Astrônomos podem ter identificado o primeiro registro de um sistema binário em que as duas estrelas integrantes terminaram suas existências em explosões de supernova. A descoberta foi apresentada em estudo publicado na revista Nature Communications nesta terça-feira (21).
A pesquisa analisou dois restos de explosões estelares próximos entre si, IC 443, conhecida como Nebulosa da Água-viva, e G189.6+3.3, localizados a cerca de 6 mil anos-luz da Terra, na direção da constelação de Gêmeos.
Os pesquisadores combinaram dados de diferentes observatórios para avaliar se os dois objetos eram apenas uma coincidência de alinhamento no céu ou se tinham uma origem comum.
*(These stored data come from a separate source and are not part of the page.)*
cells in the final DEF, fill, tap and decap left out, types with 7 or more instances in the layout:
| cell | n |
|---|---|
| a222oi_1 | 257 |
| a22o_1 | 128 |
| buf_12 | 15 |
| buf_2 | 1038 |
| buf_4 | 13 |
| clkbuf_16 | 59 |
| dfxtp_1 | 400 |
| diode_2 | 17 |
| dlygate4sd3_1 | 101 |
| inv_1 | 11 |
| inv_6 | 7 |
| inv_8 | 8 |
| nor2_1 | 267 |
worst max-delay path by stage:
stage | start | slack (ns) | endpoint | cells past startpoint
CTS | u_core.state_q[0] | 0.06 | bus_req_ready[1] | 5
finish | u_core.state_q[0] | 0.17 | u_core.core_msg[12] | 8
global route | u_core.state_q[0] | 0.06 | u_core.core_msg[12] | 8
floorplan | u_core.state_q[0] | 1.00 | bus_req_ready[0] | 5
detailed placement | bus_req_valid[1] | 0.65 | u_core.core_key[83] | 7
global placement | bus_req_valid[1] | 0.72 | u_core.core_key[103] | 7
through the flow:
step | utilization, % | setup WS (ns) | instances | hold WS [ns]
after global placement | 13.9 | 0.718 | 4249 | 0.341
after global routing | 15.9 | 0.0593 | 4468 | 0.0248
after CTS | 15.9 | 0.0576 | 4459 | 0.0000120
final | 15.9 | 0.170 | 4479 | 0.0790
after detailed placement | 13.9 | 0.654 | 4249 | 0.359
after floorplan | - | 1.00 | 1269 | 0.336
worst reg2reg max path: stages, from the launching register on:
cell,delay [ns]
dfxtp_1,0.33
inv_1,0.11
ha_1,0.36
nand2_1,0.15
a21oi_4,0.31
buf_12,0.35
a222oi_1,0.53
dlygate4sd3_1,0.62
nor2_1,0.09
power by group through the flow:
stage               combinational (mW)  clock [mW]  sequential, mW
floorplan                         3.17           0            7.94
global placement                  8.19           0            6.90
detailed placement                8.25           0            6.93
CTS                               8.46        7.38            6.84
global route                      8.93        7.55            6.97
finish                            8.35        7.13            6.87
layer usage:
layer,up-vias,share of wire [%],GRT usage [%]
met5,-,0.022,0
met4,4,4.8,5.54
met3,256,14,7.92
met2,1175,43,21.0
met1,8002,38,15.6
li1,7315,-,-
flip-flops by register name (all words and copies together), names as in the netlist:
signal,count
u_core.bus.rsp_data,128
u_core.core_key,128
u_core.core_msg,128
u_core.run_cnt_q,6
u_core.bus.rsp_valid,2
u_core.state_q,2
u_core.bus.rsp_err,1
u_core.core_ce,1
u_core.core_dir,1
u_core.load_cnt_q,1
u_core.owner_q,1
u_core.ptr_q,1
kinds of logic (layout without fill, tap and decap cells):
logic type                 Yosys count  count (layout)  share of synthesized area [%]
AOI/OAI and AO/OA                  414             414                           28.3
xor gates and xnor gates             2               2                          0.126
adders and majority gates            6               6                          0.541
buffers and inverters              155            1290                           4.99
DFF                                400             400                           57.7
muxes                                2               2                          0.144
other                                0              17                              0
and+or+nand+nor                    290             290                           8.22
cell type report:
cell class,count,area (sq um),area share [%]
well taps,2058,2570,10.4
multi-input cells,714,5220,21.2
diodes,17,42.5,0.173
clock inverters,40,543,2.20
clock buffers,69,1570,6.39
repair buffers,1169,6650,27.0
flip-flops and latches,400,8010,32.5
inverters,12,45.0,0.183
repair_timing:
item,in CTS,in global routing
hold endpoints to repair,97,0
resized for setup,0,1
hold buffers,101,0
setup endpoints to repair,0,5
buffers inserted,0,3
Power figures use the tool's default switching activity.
As evidências indicam que eles podem ter vindo de estrelas que nasceram juntas em um sistema binário.
Vestígios de duas mortes estelares ligadas
O estudo foi conduzido por uma equipe liderada por Miltiadis Michailidis, pesquisador da Universidade de Stanford, que investigou a relação entre a brilhante IC 443 e sua vizinha mais discreta, G189.6+3.3. Durante anos, essa segunda estrutura permaneceu menos evidente por estar próxima de uma das nebulosas mais estudadas da galáxia.
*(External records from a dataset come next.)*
[src/rtl/fetch_unit.sv]
// -----------------------------------------------------------------------------
// fetch_unit
// Instruction fetch unit. Requests a 4-instruction block from memory, holds it
// in a line buffer and hands instructions to the consumer one at a time with a
// valid/ready handshake. A redirect restarts fetch at a new pc at any time.
//
// Optional feature macro: FETCH_TIMEOUT_EN
//   defined   : a request waiting TIMEOUT cycles for fetchReady is reissued
//               (same address) and fetch_retry pulses for one cycle.
//   undefined : WAIT waits indefinitely, fetch_retry is tied low.
//
// Ports
//   clk            in   1   clock, all state on rising edge
//   rst            in   1   asynchronous active-high reset
//   redirect_valid in   1   restart fetch at redirect_pc
//   redirect_pc    in  16   restart instruction address
//   fetchEnable    out  1   memory request strobe (one cycle)
//   fetchAddr      out 16   block-aligned request address
//   fetchReady     in   1   memory response valid
//   fetchData      in  64   memory response, 4 x 16-bit instructions
//   inst_valid     out  1   inst / inst_pc valid
//   inst_ready     in   1   consumer accepts instruction
//   inst           out 16   instruction
//   inst_pc        out 16   address of inst
//   fetch_retry    out  1   pulse when a timed-out request is reissued
//
// State | meaning
//   REQ     | issue a request for the block containing pc
//   WAIT    | wait for the memory response
//   DELIVER | present buffered instructions from slot onwards
// -----------------------------------------------------------------------------
module fetch_unit
  import fetch_unit_pkg::*;
#(
  parameter logic [15:0] RESET_PC = 16'h0000,
  parameter int unsigned TIMEOUT  = 255
) (
  input  logic                clk,
  input  logic                rst,
  input  logic                redirect_valid,
  input  logic [15:0]         redirect_pc,
  output logic                fetchEnable,
  output logic [15:0]         fetchAddr,
  input  logic                fetchReady,
  input  logic [BLOCK_W-1:0]  fetchData,
  output logic                inst_valid,
  input  logic                inst_ready,
  output logic [INST_W-1:0]   inst,
  output logic [15:0]         inst_pc,
  output logic                fetch_retry
);

  if (TIMEOUT < 1) begin : g_bad_timeout
    $error("fetch_unit: TIMEOUT must be at least 1");
  end

  localparam logic [SLOT_W-1:0] LAST_SLOT = SLOT_W'(SLOTS - 1);

  fetch_state_e        state_q;
  logic [15:0]         pc_q;
  logic [SLOT_W-1:0]   slot_q;
  logic [BLOCK_W-1:0]  line_q;
  logic                fetch_en_q;
  logic [15:0]         fetch_addr_q;
  logic                inst_valid_q;
  logic [INST_W-1:0]   inst_q;
  logic [15:0]         inst_pc_q;

  logic [15:0]         pc_d;
  logic [SLOT_W-1:0]   slot_d;

  assign pc_d   = pc_q + 16'd1;
  assign slot_d = slot_q + SLOT_W'(1);

`ifdef FETCH_TIMEOUT_EN
  localparam int CNT_W = (TIMEOUT > 1) ? $clog2(TIMEOUT) : 1;
  localparam logic [CNT_W-1:0] CNT_LAST = CNT_W'(TIMEOUT - 1);

  logic [CNT_W-1:0]    tmo_cnt_q;
  logic                fetch_retry_q;
`endif

  // fetchEnable is registered, so it is raised on the edge that enters REQ.
  // The only REQ cycle with fetchEnable low is the first one after reset;
  // that cycle just primes the request for RESET_PC.
  always_ff @(posedge clk or posedge rst) begin
    if (rst) begin
      state_q      <= ST_REQ;
      pc_q         <= RESET_PC;
      slot_q       <= '0;
      line_q       <= '0;
      fetch_en_q   <= 1'b0;
      fetch_addr_q <= '0;
      inst_valid_q <= 1'b0;
      inst_q       <= '0;
      inst_pc_q    <= '0;
`ifdef FETCH_TIMEOUT_EN
      tmo_cnt_q     <= '0;
      fetch_retry_q <= 1'b0;
`endif
    end else begin
      fetch_en_q <= 1'b0;
`ifdef FETCH_TIMEOUT_EN
      fetch_retry_q <= 1'b0;
`endif
      if (redirect_valid) begin
        // Wins over a same-cycle response or handshake; any data in flight
        // is dropped and the buffered line is discarded.
        state_q      <= ST_REQ;
        pc_q         <= redirect_pc;
        slot_q       <= '0;
        line_q       <= '0;
        inst_valid_q <= 1'b0;
        fetch_en_q   <= 1'b1;
        fetch_addr_q <= {redirect_pc[15:2], 2'b00};
      end else begin
        unique case (state_q)
          ST_REQ: begin
            if (fetch_en_q) begin
              state_q <= ST_WAIT;
`ifdef FETCH_TIMEOUT_EN
              tmo_cnt_q <= '0;
`endif
            end else begin
              fetch_en_q   <= 1'b1;
              fetch_addr_q <= {pc_q[15:2], 2'b00};
            end
          end

          ST_WAIT: begin
            if (fetchReady) begin
              state_q      <= ST_DELIVER;
              line_q       <= fetchData;
              slot_q       <= pc_q[1:0];
              inst_q       <= block_slot(fetchData, pc_q[1:0]);
              inst_pc_q    <= pc_q;
              inst_valid_q <= 1'b1;
            end
`ifdef FETCH_TIMEOUT_EN
            else if (tmo_cnt_q == CNT_LAST) begin
              state_q       <= ST_REQ;
              fetch_en_q    <= 1'b1;
              fetch_addr_q  <= {pc_q[15:2], 2'b00};
              fetch_retry_q <= 1'b1;
            end else begin
              tmo_cnt_q <= tmo_cnt_q + CNT_W'(1);
            end
`endif
          end

          ST_DELIVER: begin
            if (inst_ready) begin
              pc_q <= pc_d;
              if (slot_q == LAST_SLOT) begin
                state_q      <= ST_REQ;
                inst_valid_q <= 1'b0;
                fetch_en_q   <= 1'b1;
                fetch_addr_q <= {pc_d[15:2], 2'b00};
              end else begin
                slot_q    <= slot_d;
                inst_q    <= block_slot(line_q, slot_d);
                inst_pc_q <= pc_d;
              end
            end
          end

          default: begin
            state_q      <= ST_REQ;
            inst_valid_q <= 1'b0;
          end
        endcase
      end
    end
  end

  assign fetchEnable = fetch_en_q;
  assign fetchAddr   = fetch_addr_q;
  assign inst_valid  = inst_valid_q;
  assign inst        = inst_q;
  assign inst_pc     = inst_pc_q;

`ifdef FETCH_TIMEOUT_EN
  assign fetch_retry = fetch_retry_q;
`else
  assign fetch_retry = 1'b0;
`endif

endmodule

[config.mk]
export PLATFORM = sky130hd
export DESIGN_NAME = fetch_unit
export DESIGN_NICKNAME = d
export VERILOG_FILES = /design/src/rtl/fetch_unit_pkg.sv /design/src/rtl/fetch_unit.sv
export SDC_FILE = /design/constraint.sdc
export NUM_CORES = 1
export LEC_CHECK = 0
export CAP_MARGIN = 20
export CORE_MARGIN = 1
export CORE_UTILIZATION = 35
export CTS_CLUSTER_DIAMETER = 50
export DETAILED_ROUTE_END_ITERATION = 10
export PLACE_DENSITY = 0.69
export RECOVER_POWER = 100
export SLEW_MARGIN = 5
export SYNTH_ARGS = -nofsm -noshare
export SYNTH_HDL_FRONTEND = slang
export SYNTH_SLANG_ARGS = --single-unit
[constraint.sdc]
create_clock -name clk -period 9.1 [get_ports clk]
set_input_delay 1.82 -clock clk [delete_from_list [all_inputs] [get_ports clk]]
set_output_delay 1.82 -clock clk [all_outputs]
set_load 0.01 [all_outputs]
Para chegar às conclusões, os cientistas utilizaram mais de 16 anos de observações do telescópio espacial Fermi, da NASA, além de informações obtidas anteriormente em faixas de luz como raios X, rádio, ultravioleta e luz visível.
Os dados indicaram que os dois restos de supernova estão interagindo com a mesma nuvem de hidrogênio interestelar.